The company, which has so far only settled cases in California, did not give the financial details of the settlement but said it was a "non-material" sum.
Citi analysts estimate GSK will settle all the Zantac cases against it for a total of about $5 billion in the first quarter of 2024, clearing what it called a "still relevant" overhang for its investment case and a distraction for management.
The trial for the Cantlay/Harper case, which was set to begin on Nov. 13, will now be dismissed, GSK said, adding it had also settled three remaining breast cancer cases in California related to the same drug.
The latest settlements in California were related to cases due to go to trial in November, with a further set scheduled to begin in Delaware courts in January, GSK said. The company still faces about 79,000 cases related to Zantac in the United States, with 73,000 of them in Delaware.
By closing these cases before the bigger cases in Delaware in January, GSK takes away the potential risk of losing the California cases and being subject to greater settlement demands from the plaintiffs, a GSK shareholder who declined to be named told Reuters.
Shares in GSK rose more than 2% to a 10-month high of 1,559 pence on Wednesday, briefly making it the best performer on London's blue-chip FTSE 100. There were last up 0.65%.
GSK did not admit any liability and said it would vigorously defend itself in any other Zantac cases.
IMMEDIATE OVERHANG REMOVED
The settlement removes a risk for next month, enabling investors to focus on the launch of GSK's new vaccine for respiratory syncytial virus (RSV), called Arexvy, said JP Morgan analysts. Barclays, Jeffries and other analystS expect strong third-quarter results from GSK next month based on better-than-expected sales so far of Arexvy in the United States after its regulatory approval there in May.
First approved in 1983, Zantac became the world's best selling medicine in 1988 and one of the first-ever drugs to top $1 billion in annual sales.
Originally marketed by a forerunner of GSK, it was later sold successively to Pfizer, Boehringer Ingelheim and finally Sanofi. Those companies also face lawsuits over the drug.
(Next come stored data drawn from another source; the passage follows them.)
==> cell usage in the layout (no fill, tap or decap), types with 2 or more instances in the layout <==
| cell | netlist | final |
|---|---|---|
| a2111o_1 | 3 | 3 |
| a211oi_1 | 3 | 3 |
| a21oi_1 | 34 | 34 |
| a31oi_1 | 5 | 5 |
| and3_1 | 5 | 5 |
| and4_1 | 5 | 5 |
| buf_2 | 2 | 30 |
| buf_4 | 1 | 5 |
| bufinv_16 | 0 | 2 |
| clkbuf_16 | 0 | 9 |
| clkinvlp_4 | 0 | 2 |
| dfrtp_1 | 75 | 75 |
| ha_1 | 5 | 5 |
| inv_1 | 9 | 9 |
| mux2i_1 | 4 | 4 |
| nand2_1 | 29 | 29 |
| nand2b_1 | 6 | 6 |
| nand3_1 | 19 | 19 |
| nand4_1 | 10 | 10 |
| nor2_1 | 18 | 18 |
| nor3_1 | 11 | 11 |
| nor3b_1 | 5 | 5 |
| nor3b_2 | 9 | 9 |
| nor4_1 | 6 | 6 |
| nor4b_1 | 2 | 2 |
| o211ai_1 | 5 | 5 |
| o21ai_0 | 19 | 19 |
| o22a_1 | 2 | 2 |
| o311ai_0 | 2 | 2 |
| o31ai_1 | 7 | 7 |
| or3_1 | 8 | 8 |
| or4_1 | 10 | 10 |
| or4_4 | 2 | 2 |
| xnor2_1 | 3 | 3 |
==> config.mk <==
export PLATFORM = sky130hd
export DESIGN_NAME = step_clk_gen
export DESIGN_NICKNAME = d
export VERILOG_FILES = /design/src/rtl/step_clk_gen.sv
export SDC_FILE = /design/constraint.sdc
export NUM_CORES = 1
export LEC_CHECK = 0
export CAP_MARGIN = 0
export CELL_PAD_IN_SITES_DETAIL_PLACEMENT = 1
export CELL_PAD_IN_SITES_GLOBAL_PLACEMENT = 1
export CORE_MARGIN = 10
export CORE_UTILIZATION = 45
export CTS_CLUSTER_DIAMETER = 60
export DETAILED_ROUTE_END_ITERATION = 8
export GPL_TIMING_DRIVEN = 0
export HOLD_SLACK_MARGIN = 0.05
export MAX_ROUTING_LAYER = met4
export PLACE_DENSITY_LB_ADDON = 0.1
export REMOVE_ABC_BUFFERS = 1
export SLEW_MARGIN = 30
export SYNTH_ARGS = -nofsm -noshare
export SYNTH_HDL_FRONTEND = slang
export SYNTH_SLANG_ARGS = --single-unit
==> constraint.sdc <==
create_clock -name clk_100MHz -period 2.5 [get_ports clk_100MHz]
set_input_delay 0.75 -clock clk_100MHz [delete_from_list [all_inputs] [get_ports clk_100MHz]]
set_output_delay 0.75 -clock clk_100MHz [all_outputs]
set_load 0.1 [all_outputs]
==> src/rtl/step_clk_gen.sv <==
// rtl/step_clk_gen.sv - single-step / free-run clock-enable generator with debounce and step counter
module step_clk_gen #(
    parameter int SYNC_STAGES  = 2,
    parameter int DEBOUNCE_CYC = 1_000_000,
    parameter int AUTO_DIV     = 50_000_000,
    parameter int CNT_W        = 16
) (
    input  logic             clk_100MHz,
    input  logic             rst,
    input  logic             oclk,
    input  logic             run_mode,
    output logic             step_en,
    output logic             rclk,
    output logic [CNT_W-1:0] step_cnt,
    output logic             btn_busy
);

    localparam int DW = (DEBOUNCE_CYC > 2) ? $clog2(DEBOUNCE_CYC) : 1;
    localparam int VW = $clog2(AUTO_DIV);
    localparam logic [DW-1:0] DEB_LAST = DW'(DEBOUNCE_CYC - 1);
    localparam logic [VW-1:0] DIV_LAST = VW'(AUTO_DIV - 1);
    localparam logic [VW-1:0] DIV_HALF = VW'(AUTO_DIV / 2);

    typedef enum logic [1:0] {
        IDLE         = 2'd0,
        PRESS_WAIT   = 2'd1,
        PRESSED      = 2'd2,
        RELEASE_WAIT = 2'd3
    } state_t;

    state_t              state;
    state_t              state_nxt;
    logic [DW-1:0]       cnt;
    logic [DW-1:0]       cnt_nxt;
    logic [VW-1:0]       div;
    logic [VW-1:0]       div_nxt;
    logic [SYNC_STAGES-1:0] oclk_sync;
    logic [SYNC_STAGES-1:0] mode_sync;
    logic                mode_q;
    logic                oclk_s;
    logic                mode_s;
    logic                mode_chg;
    logic                press_edge;

    assign oclk_s   = oclk_sync[SYNC_STAGES-1];
    assign mode_s   = mode_sync[SYNC_STAGES-1];
    assign mode_chg = mode_s ^ mode_q;

    always_comb begin
        state_nxt  = state;
        cnt_nxt    = cnt;
        press_edge = 1'b0;
        case (state)
            IDLE: begin
                if (oclk_s) begin
                    state_nxt = PRESS_WAIT;
                    cnt_nxt   = '0;
                end
            end
            PRESS_WAIT: begin
                if (!oclk_s) begin
                    state_nxt = IDLE;
                end else if (cnt == DEB_LAST) begin
                    state_nxt  = PRESSED;
                    press_edge = 1'b1;
                end else begin
                    cnt_nxt = cnt + 1'b1;
                end
            end
            PRESSED: begin
                if (!oclk_s) begin
                    state_nxt = RELEASE_WAIT;
                    cnt_nxt   = '0;
                end
            end
            RELEASE_WAIT: begin
                // A high sample here is release bounce: back to PRESSED without a pulse
                if (oclk_s) begin
                    state_nxt = PRESSED;
                end else if (cnt == DEB_LAST) begin
                    state_nxt = IDLE;
                end else begin
                    cnt_nxt = cnt + 1'b1;
                end
            end
            default: state_nxt = IDLE;
        endcase
    end

    always_comb begin
        div_nxt = '0;
        if (!mode_chg && mode_s) begin
            div_nxt = (div == DIV_LAST) ? '0 : div + 1'b1;
        end
    end

    always_ff @(posedge clk_100MHz) begin
        if (rst) begin
            oclk_sync <= '0;
            mode_sync <= '0;
            mode_q    <= 1'b0;
            state     <= IDLE;
            cnt       <= '0;
            div       <= '0;
            step_en   <= 1'b0;
            rclk      <= 1'b0;
            step_cnt  <= '0;
            btn_busy  <= 1'b0;
        end else begin
            oclk_sync <= {oclk_sync[SYNC_STAGES-2:0], oclk};
            mode_sync <= {mode_sync[SYNC_STAGES-2:0], run_mode};
            mode_q    <= mode_s;
            state     <= state_nxt;
            cnt       <= cnt_nxt;
            div       <= div_nxt;
            btn_busy  <= (state_nxt != IDLE);
            if (mode_s) begin
                step_en <= !mode_chg && (div_nxt == DIV_LAST);
                rclk    <= (div_nxt < DIV_HALF);
            end else begin
                step_en <= !mode_chg && press_edge;
                rclk    <= (state_nxt == PRESSED) || (state_nxt == RELEASE_WAIT);
            end
            step_cnt <= step_cnt + CNT_W'(step_en);
        end
    end

endmodule

### After elaboration in Yosys (flattened, before gate mapping)

Cells that the tools add are included.

| word-level totals | value |
|---|---|
| output and inout bits | 19 |
| bits of input ports | 4 |
| bits in registers | 72 |
| logic and storage cells | 55 |

| operators by class | value |
|---|---|
| reduce and logical (&&, ||, !) cells | 8 |
| eq/ne operators | 12 |
| magnitude comparators | 1 |
| bitwise logic cells | 1 |
| muxes and demuxes | 20 |
| add/sub/neg operators | 3 |

Operator list:

| cell | number |
|---|---|
| two-way mux 20 bit | 5 |
| one-hot mux 20 bit (4 select lines) | 1 |
| equality test 26 bit (second input constant) | 2 |
| two-way mux 26 bit | 2 |
| adder 26 x 1 -> 26 bit (second input constant) | 1 |
| less-than comparator 26 x 25 -> 1 bit (second input constant) | 1 |
| adder 20 x 1 -> 20 bit (second input constant) | 1 |
| equality test 20 bit (second input constant) | 1 |
| adder 16 x 1 -> 16 bit | 1 |
| two-way mux 2 bit | 6 |
| equality test 2 bit (second input constant) | 4 |
| inequality test 2 bit (second input constant) | 4 |
| one-hot mux 2 bit (4 select lines) | 1 |
| two-way mux 1 bit | 5 |
| AND reduction 4 bit | 1 |
| logical AND 1 bit | 3 |
| equality test 2 x 1 -> 1 bit (second input constant) | 1 |
| zero test 2 bit | 1 |
| nonzero test 2 bit | 1 |
| zero test 1 bit | 1 |
| logical OR 1 bit | 1 |
| XOR 1 bit | 1 |

### Depth between registers and ports, before layout

| logic depth | value |
|---|---|
| depth in word-level cells | 7 |
| depth in mapped cells | 9 |
| depth with buffers taken out | 8 |

### Worst setup path before layout

OpenSTA, ideal clock, no wires.

| path | value |
|---|---|
| path type | register to register |
| start | register step_cnt[3] |
| end | register step_cnt[15] |
| library setup time | 71 ps |
| required time | 2429 ps |
| buffers on the path | 0 |
| stages on the path, launching flop included | 7 |
| slack | 20 ps |
| arrival time | 2409 ps |
| cell sequence | dfxtp_1 > and4_1 > and3_1 > and4_1 > nand3_1 > or3_1 > a21oi_1 |

| on the way | value |
|---|---|
| longest elaborated chain between the ends | 1 |

RTL lines:

| what | line | text |
|---|---|---|
| from (decl) | 14 | `output logic [CNT_W-1:0] step_cnt,` |
| from (signal assigned) | 124 | `step_cnt <= step_cnt + CNT_W'(step_en);` |
| adder 16 x 1 -> 16 bit | 124 |  |

No other way between the ends.
A chain may end at the register's enable or synchronous reset.

### Worst setup path after layout

| path | value |
|---|---|
| start | register step_cnt[3] |
| end | output port step_cnt[3] |

No word-level cell between the ends.

==> report_table.html <==
<table>
<tr><th>Metric</th><th>Value</th></tr>
<tr><th colspan="2">Floorplan</th></tr>
<tr><td>Area of the placeable core</td><td>7330 sq um</td></tr>
<tr><td>Initial Util</td><td>0.466</td></tr>
<tr><td>I/O pins</td><td>23</td></tr>
<tr><td>Full die area</td><td>11500 sq um</td></tr>
<tr><td>Row count</td><td>31</td></tr>
<tr><td>Chip height</td><td>107 microns</td></tr>
<tr><td>Horizontal die dimension</td><td>107 microns</td></tr>
<tr><th colspan="2">CTS</th></tr>
<tr><td>Num Clock Sinks</td><td>72</td></tr>
<tr><td>Clk Latency, worst-skew pair</td><td>350 ps</td></tr>
<tr><td>Total CTS buffers</td><td>9</td></tr>
<tr><td>Cts-stage hold buffer count</td><td>0</td></tr>
<tr><td>Library cell used as clock root buffer</td><td>clkbuf_8</td></tr>
<tr><td>CTS tree</td><td>yes</td></tr>
<tr><td>H-tree Lvls</td><td>3</td></tr>
<tr><td>Bufs on Longest Clock Path</td><td>2</td></tr>
<tr><td>Clock slew seen by the registers of the worst setup and hold paths</td><td>80 ps</td></tr>
<tr><th colspan="2">Setup path</th></tr>
<tr><td>Worst Setup End Kind</td><td>primary output</td></tr>
<tr><td>Type of the setup path with the least slack</td><td>reg -&gt; out</td></tr>
<tr><td>Endpoint required time on the critical path</td><td>1750 ps</td></tr>
<tr><td>Critical Path Fanout Max</td><td>6</td></tr>
<tr><td>Critical Path Slowest Stage Cell</td><td>clkdlybuf4s15_1</td></tr>
<tr><td>Stage delay of the slowest cell on the critical path</td><td>860 ps</td></tr>
<tr><td>Data arrival time of the worst path</td><td>1670 ps</td></tr>
<tr><td>Count of buffering cells on the critical path with inverters included</td><td>1</td></tr>
<tr><td>Family with the most delay on the worst path</td><td>buffers and inverters</td></tr>
<tr><td>Critical path, cell by cell</td><td>clkdlybuf4s15_1</td></tr>
<tr><td>Startpoint Class</td><td>register</td></tr>
<tr><th colspan="2">Placed design</th></tr>
<tr><td>Placed cell count</td><td>493</td></tr>
<tr><td>Routability cong.</td><td>0.813</td></tr>
<tr><td>Final HPWL from detailed placement</td><td>5590 microns</td></tr>
<tr><td>Count of input and output buffers</td><td>22</td></tr>
<tr><td>Placed inst area</td><td>3680 sq um</td></tr>
<tr><th colspan="2">Logic synthesis</th></tr>
<tr><td>EDFF count, synth</td><td>0</td></tr>
<tr><td>Library cells used by synthesis</td><td>55</td></tr>
<tr><td>Synthesized instance count</td><td>388</td></tr>
<tr><td>Number of warnings reported in the yosys synthesis log</td><td>0</td></tr>
<tr><td>Ys async rst share</td><td>0</td></tr>
<tr><td>Average footprint of a synthesized cell</td><td>8.81 sq um</td></tr>
<tr><td>Primary flip-flop cell chosen by synthesis mapping</td><td>dfxtp_1</td></tr>
<tr><td>Summed instance area of the synthesized netlist</td><td>3420 sq um</td></tr>
<tr><td>Register bit total from synthesis</td><td>72</td></tr>
<tr><td>Sequential-to-total area share from yosys stat</td><td>0.422</td></tr>
<tr><th colspan="2">Timing</th></tr>
<tr><td>Count of pins over their slew limit</td><td>0</td></tr>
<tr><td>Final setup fails</td><td>0</td></tr>
<tr><td>Worst-margin pin slew</td><td>995 ps</td></tr>
<tr><td>Final min period</td><td>2420 ps</td></tr>
<tr><td>Top achievable clock speed</td><td>414 MHz</td></tr>
<tr><td>Worst clock skew</td><td>9.15 ps</td></tr>
<tr><td>Fin crit share</td><td>0.967</td></tr>
<tr><td>Headroom to the max-slew limit</td><td>0.339</td></tr>
<tr><td>Number of hold violations in the final report</td><td>0</td></tr>
<tr><th colspan="2">Power and ir drop</th></tr>
<tr><td>Power after layout</td><td>0.00202 W</td></tr>
<tr><td>Largest vdd supply drop</td><td>0.277 mV</td></tr>
<tr><td>Power Density</td><td>516 nW/um^2</td></tr>
<tr><td>Leak pwr</td><td>1.44 nW</td></tr>
<tr><th colspan="2">GRT</th></tr>
<tr><td>Total grt overflow</td><td>0</td></tr>
<tr><td>First-pass GRT wire length</td><td>13800 microns</td></tr>
<tr><td>Largest net degree at the start of global routing</td><td>30</td></tr>
<tr><td>Initial antenna violation count</td><td>0</td></tr>
<tr><td>Via count of the first global-routing pass</td><td>2894</td></tr>
<tr><td>Overall routing resource usage</td><td>0.150</td></tr>
<tr><th colspan="2">Job</th></tr>
<tr><td>Maxcap violations</td><td>0</td></tr>
<tr><th colspan="2">Detailed routing</th></tr>
<tr><td>DRC marker count from the first detailed-route iteration</td><td>92</td></tr>
<tr><td>Routed Antenna Nets</td><td>0</td></tr>
<tr><td>Routed vias/inst</td><td>5.33</td></tr>
<tr><td>Final routed wirelength across all metal layers</td><td>7900 microns</td></tr>
<tr><td>First drt pass iteration count</td><td>4</td></tr>
<tr><td>DRC violation count after routing</td><td>0</td></tr>
<tr><td>Total via count after detailed routing</td><td>2730</td></tr>
<tr><td>Routed wire per std cell</td><td>15.4 microns</td></tr>
<tr><th colspan="2">Finish</th></tr>
<tr><td>Final non-filler cell total</td><td>512</td></tr>
<tr><td>Number of antenna cells inserted</td><td>0</td></tr>
<tr><td>Area taken by flip-flops and latches</td><td>1450 sq um</td></tr>
<tr><td>Post-layout utilization of the core</td><td>0.533</td></tr>
<tr><td>Proportion of layout cells with a drive suffix above 1</td><td>0.109</td></tr>
<tr><td>Area of the multi-input gates</td><td>1930 sq um</td></tr>
<tr><td>Filler cell count in the final layout</td><td>873</td></tr>
<tr><td># nets final</td><td>417</td></tr>
<tr><td>Final non-filler cell area</td><td>3910 sq um</td></tr>
<tr><td>Area Overhead vs Synth</td><td>14.4%</td></tr>
<tr><th colspan="2">Run status</th></tr>
<tr><td>Outcome</td><td>complete, no violations</td></tr>
<tr><th colspan="2">Min path</th></tr>
<tr><td>Path type of the worst min-delay path</td><td>reg -&gt; reg</td></tr>
</table>
-- power by group --
part	switching, W	internal, W	total, W
Sequential	0.00000316	0.00115	0.00115
Clock	0.000457	0.000363	0.000821
Combinational	0.0000290	0.0000116	0.0000406
-- placed cells by master, fill, tap and decap left out, drive strengths merged, types with 3 or more instances in the layout --
master / count
or2: 3
xnor2: 17
and2: 5
o21ai: 4
clkbuf: 10
nor4b: 5
nand3: 21
a21oi: 7
and3: 8
nor4: 6
ha: 5
nor2: 79
buf: 4
nand2: 32
nor3: 9
nand4: 13
nand2b: 3
xor2: 39
and4: 7
inv: 6
clkinvlp: 3
nor2b: 6
dlygate4sd2: 18
dfxtp: 72
-- area by class of cell --
class,instances,share of cell area
Multi-Input combinational cell,295,0.494
Timing Repair Buffer,25,0.0551
Sequential cell,72,0.370
Inverter,5,0.00480
Tap cell,99,0.0317
Clock inverter,6,0.0115
Clock buffer,10,0.0327
-- cells in the mapped netlist (4+ instances only) --
cell type / number / area [sq um]
a21oi_1: 7 / 35.0
and2_1: 5 / 31.3
and3_1: 8 / 50.1
and4_1: 5 / 43.8
clkbuf_1: 8 / 30.0
dfxtp_1: 72 / 1440
ha_1: 5 / 62.6
inv_1: 5 / 18.8
nand2_1: 32 / 120
nand3_1: 20 / 100
nand4_1: 10 / 62.6
nor2_1: 79 / 297
nor2b_1: 6 / 37.5
nor3_1: 8 / 40.0
nor4_1: 4 / 25.0
nor4b_1: 4 / 35.0
o21ai_0: 4 / 20.0
xnor2_1: 17 / 149
xor2_1: 39 / 342
-- cell families (layout without fill, tap and decap cells) --
logic type                 Yosys count  in the layout  share of synthesized area
muxes                                2              2                    0.00586
adders and majority gates            5              5                     0.0183
xor gates and xnor gates            56             56                      0.144
buffers and inverters               21             46                     0.0275
and+or+nand+nor                    204            204                      0.325
AOI/OAI and AO/OA                   28             28                     0.0582
DFF                                 72             72                      0.422
-- routing by layer --
layer,part of all wire,global-route usage,vias up
met1,0.45,0.169,1331
met3,0.023,0.0359,10
met5,0,-,-
li1,-,-,1360
met2,0.52,0.255,29
met4,0.011,0.0455,0
-- per-stage QoR --
step / setup TNS [ps] / hold slack, ps / worst slack, ps
after floorplan: 0 / 414 / 21.1
after global placement: -13630 / 422 / -391
after detailed placement: -346 / 437 / -198
after CTS: 0 / 463 / 26.2
after global routing: -18.7 / 467 / -14.7
final: 0 / 452 / 83.5
-- final timing paths --
kind	from	to	slack [ps]	depth (start not counted)
worst max-delay path	step_cnt[3]$_SDFF_PP0_	step_cnt[3]	80	1
worst min-delay path	mode_sync[0]$_SDFF_PP0_	mode_sync[1]$_SDFF_PP0_	450	1
worst max register to register	div[4]$_SDFF_PP0_	step_en$_SDFF_PP0_	160	7
worst min register to register	mode_sync[0]$_SDFF_PP0_	mode_sync[1]$_SDFF_PP0_	450	1
-- state kept, by name (all words and copies together), names as in the netlist, 2 cells and up --
register   count
div           26
cnt           20
step_cnt      16
mode_sync      2
oclk_sync      2
state          2
-- repair_timing --
action	in CTS	in global routing
setup endpoints to repair	21	34
buffers inserted	2	1
pin swaps	1	1
resized for setup	24	12
(Power assumes the default switching activity.)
In 2019, some manufacturers and pharmacies halted Zantac sales over concerns that its active ingredient, ranitidine, degraded over time to form a chemical called NDMA. While NDMA can be present in low levels in food and water, research has found it causes cancer in larger amounts.
The FDA in 2020 pulled all brand name Zantac and generic versions of the drug off the market, triggering a wave of lawsuits.
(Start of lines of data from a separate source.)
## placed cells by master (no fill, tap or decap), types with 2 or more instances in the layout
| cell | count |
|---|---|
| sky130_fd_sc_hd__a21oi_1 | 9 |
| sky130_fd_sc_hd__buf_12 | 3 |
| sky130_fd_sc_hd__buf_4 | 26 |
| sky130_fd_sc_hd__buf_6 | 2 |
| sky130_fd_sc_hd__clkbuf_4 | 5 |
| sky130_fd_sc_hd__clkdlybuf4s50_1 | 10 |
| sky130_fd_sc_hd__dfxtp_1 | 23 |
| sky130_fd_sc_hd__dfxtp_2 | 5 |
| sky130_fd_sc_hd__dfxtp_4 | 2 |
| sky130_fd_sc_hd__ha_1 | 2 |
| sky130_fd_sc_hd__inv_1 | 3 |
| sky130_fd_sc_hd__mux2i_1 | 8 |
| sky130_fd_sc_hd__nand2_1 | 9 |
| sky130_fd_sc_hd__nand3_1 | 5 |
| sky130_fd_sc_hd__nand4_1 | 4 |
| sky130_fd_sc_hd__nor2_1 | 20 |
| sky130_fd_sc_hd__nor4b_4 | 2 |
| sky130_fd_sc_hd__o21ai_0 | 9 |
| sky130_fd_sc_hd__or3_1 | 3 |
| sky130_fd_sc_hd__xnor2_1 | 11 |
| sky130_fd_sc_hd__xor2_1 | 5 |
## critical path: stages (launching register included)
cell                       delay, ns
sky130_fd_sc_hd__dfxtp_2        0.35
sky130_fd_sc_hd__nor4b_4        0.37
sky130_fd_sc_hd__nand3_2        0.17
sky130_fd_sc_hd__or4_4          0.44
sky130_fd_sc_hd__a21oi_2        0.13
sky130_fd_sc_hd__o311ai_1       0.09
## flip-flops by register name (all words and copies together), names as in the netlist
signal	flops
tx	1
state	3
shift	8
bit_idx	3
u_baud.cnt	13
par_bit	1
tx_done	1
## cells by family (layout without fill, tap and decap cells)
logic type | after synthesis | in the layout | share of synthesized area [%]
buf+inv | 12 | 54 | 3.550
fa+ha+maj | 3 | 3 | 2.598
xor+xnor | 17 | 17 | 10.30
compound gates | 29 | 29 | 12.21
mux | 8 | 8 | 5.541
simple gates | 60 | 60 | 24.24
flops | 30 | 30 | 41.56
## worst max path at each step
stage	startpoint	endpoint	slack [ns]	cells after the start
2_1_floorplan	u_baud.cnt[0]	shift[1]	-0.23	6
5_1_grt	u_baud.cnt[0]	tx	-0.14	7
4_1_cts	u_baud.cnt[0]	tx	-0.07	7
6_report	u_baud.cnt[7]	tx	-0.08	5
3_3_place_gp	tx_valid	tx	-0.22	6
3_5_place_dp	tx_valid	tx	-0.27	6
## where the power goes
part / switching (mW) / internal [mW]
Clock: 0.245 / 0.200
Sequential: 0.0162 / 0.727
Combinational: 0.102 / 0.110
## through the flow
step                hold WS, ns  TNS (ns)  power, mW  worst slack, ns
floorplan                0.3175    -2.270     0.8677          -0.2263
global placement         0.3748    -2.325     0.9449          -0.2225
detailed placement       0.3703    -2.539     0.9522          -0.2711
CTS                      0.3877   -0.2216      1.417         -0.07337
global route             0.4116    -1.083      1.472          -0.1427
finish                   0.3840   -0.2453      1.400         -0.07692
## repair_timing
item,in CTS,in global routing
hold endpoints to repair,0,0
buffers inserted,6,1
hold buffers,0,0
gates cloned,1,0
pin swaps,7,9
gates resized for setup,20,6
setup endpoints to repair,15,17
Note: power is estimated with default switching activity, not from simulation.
[src/rtl/bcd_pkg.sv]
// Shared types and helpers for the BCD conversion and counter blocks.
package bcd_pkg;

  typedef enum logic [1:0] {
    IDLE  = 2'd0,
    SHIFT = 2'd1,
    DONE  = 2'd2
  } state_t;

  localparam logic [3:0] BCD_ADJ_THRESH = 4'd5;

  // Double-dabble correction: a digit that will reach 10+ after doubling gets +3 first.
  function automatic logic [3:0] bcd_add3(input logic [3:0] digit);
    return (digit >= BCD_ADJ_THRESH) ? digit + 4'd3 : digit;
  endfunction

endpackage
[config.mk]
export PLATFORM = sky130hd
export DESIGN_NAME = temporizador_ctrl
export DESIGN_NICKNAME = d
export VERILOG_FILES = /design/src/rtl/temporizador_ctrl.sv
export SDC_FILE = /design/constraint.sdc
export NUM_CORES = 1
export LEC_CHECK = 0
export ABC_AREA = 1
export CORE_ASPECT_RATIO = 0.8
export CORE_MARGIN = 3
export CORE_UTILIZATION = 54
export CTS_CLUSTER_SIZE = 24
export DETAILED_ROUTE_END_ITERATION = 8
export GPL_TIMING_DRIVEN = 0
export PLACE_DENSITY_LB_ADDON = 0.08
export SLEW_MARGIN = 10
export SYNTH_ARGS = -nofsm -noshare
export SYNTH_HDL_FRONTEND = slang
export SYNTH_SLANG_ARGS = --single-unit
[constraint.sdc]
create_clock -name iCLOCK -period 2.45 [get_ports iCLOCK]
set_input_delay 0.735 -clock iCLOCK [delete_from_list [all_inputs] [get_ports iCLOCK]]
set_output_delay 0.735 -clock iCLOCK [all_outputs]
set_load 0.1 [all_outputs]
## config.mk

```make
export PLATFORM = sky130hd
export DESIGN_NAME = timer_arbiter
export DESIGN_NICKNAME = d
export VERILOG_FILES = /design/src/rtl/timer_arbiter.sv
export SDC_FILE = /design/constraint.sdc
export NUM_CORES = 1
export LEC_CHECK = 0
export CORE_ASPECT_RATIO = 1.75
export CORE_MARGIN = 4
export CORE_UTILIZATION = 44
export DETAILED_ROUTE_END_ITERATION = 7
export PLACE_DENSITY_LB_ADDON = 0.25
export SLEW_MARGIN = 20
export SYNTH_ARGS = -nofsm -noshare
export SYNTH_HDL_FRONTEND = slang
export SYNTH_SLANG_ARGS = --single-unit
```

## constraint.sdc

```tcl
create_clock -name clk -period 2.3 [get_ports clk]
set_input_delay 0.345 -clock clk [delete_from_list [all_inputs] [get_ports clk]]
set_output_delay 0.345 -clock clk [all_outputs]
set_load 0.03 [all_outputs]
```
Concerns about protracted legal wrangling and compensation wiped almost $40 billion off the market value of GSK, Sanofi, Pfizer and GSK-spinoff Haleon over roughly a week in August 2022.
In June, GSK agreed to settle a similar lawsuit in California.
California is generally seen as a more challenging legal environment for multinational companies as courts are known to be friendlier to plaintiffs. Citi expects the company to settle another 15 cases in the state for "larger considerations".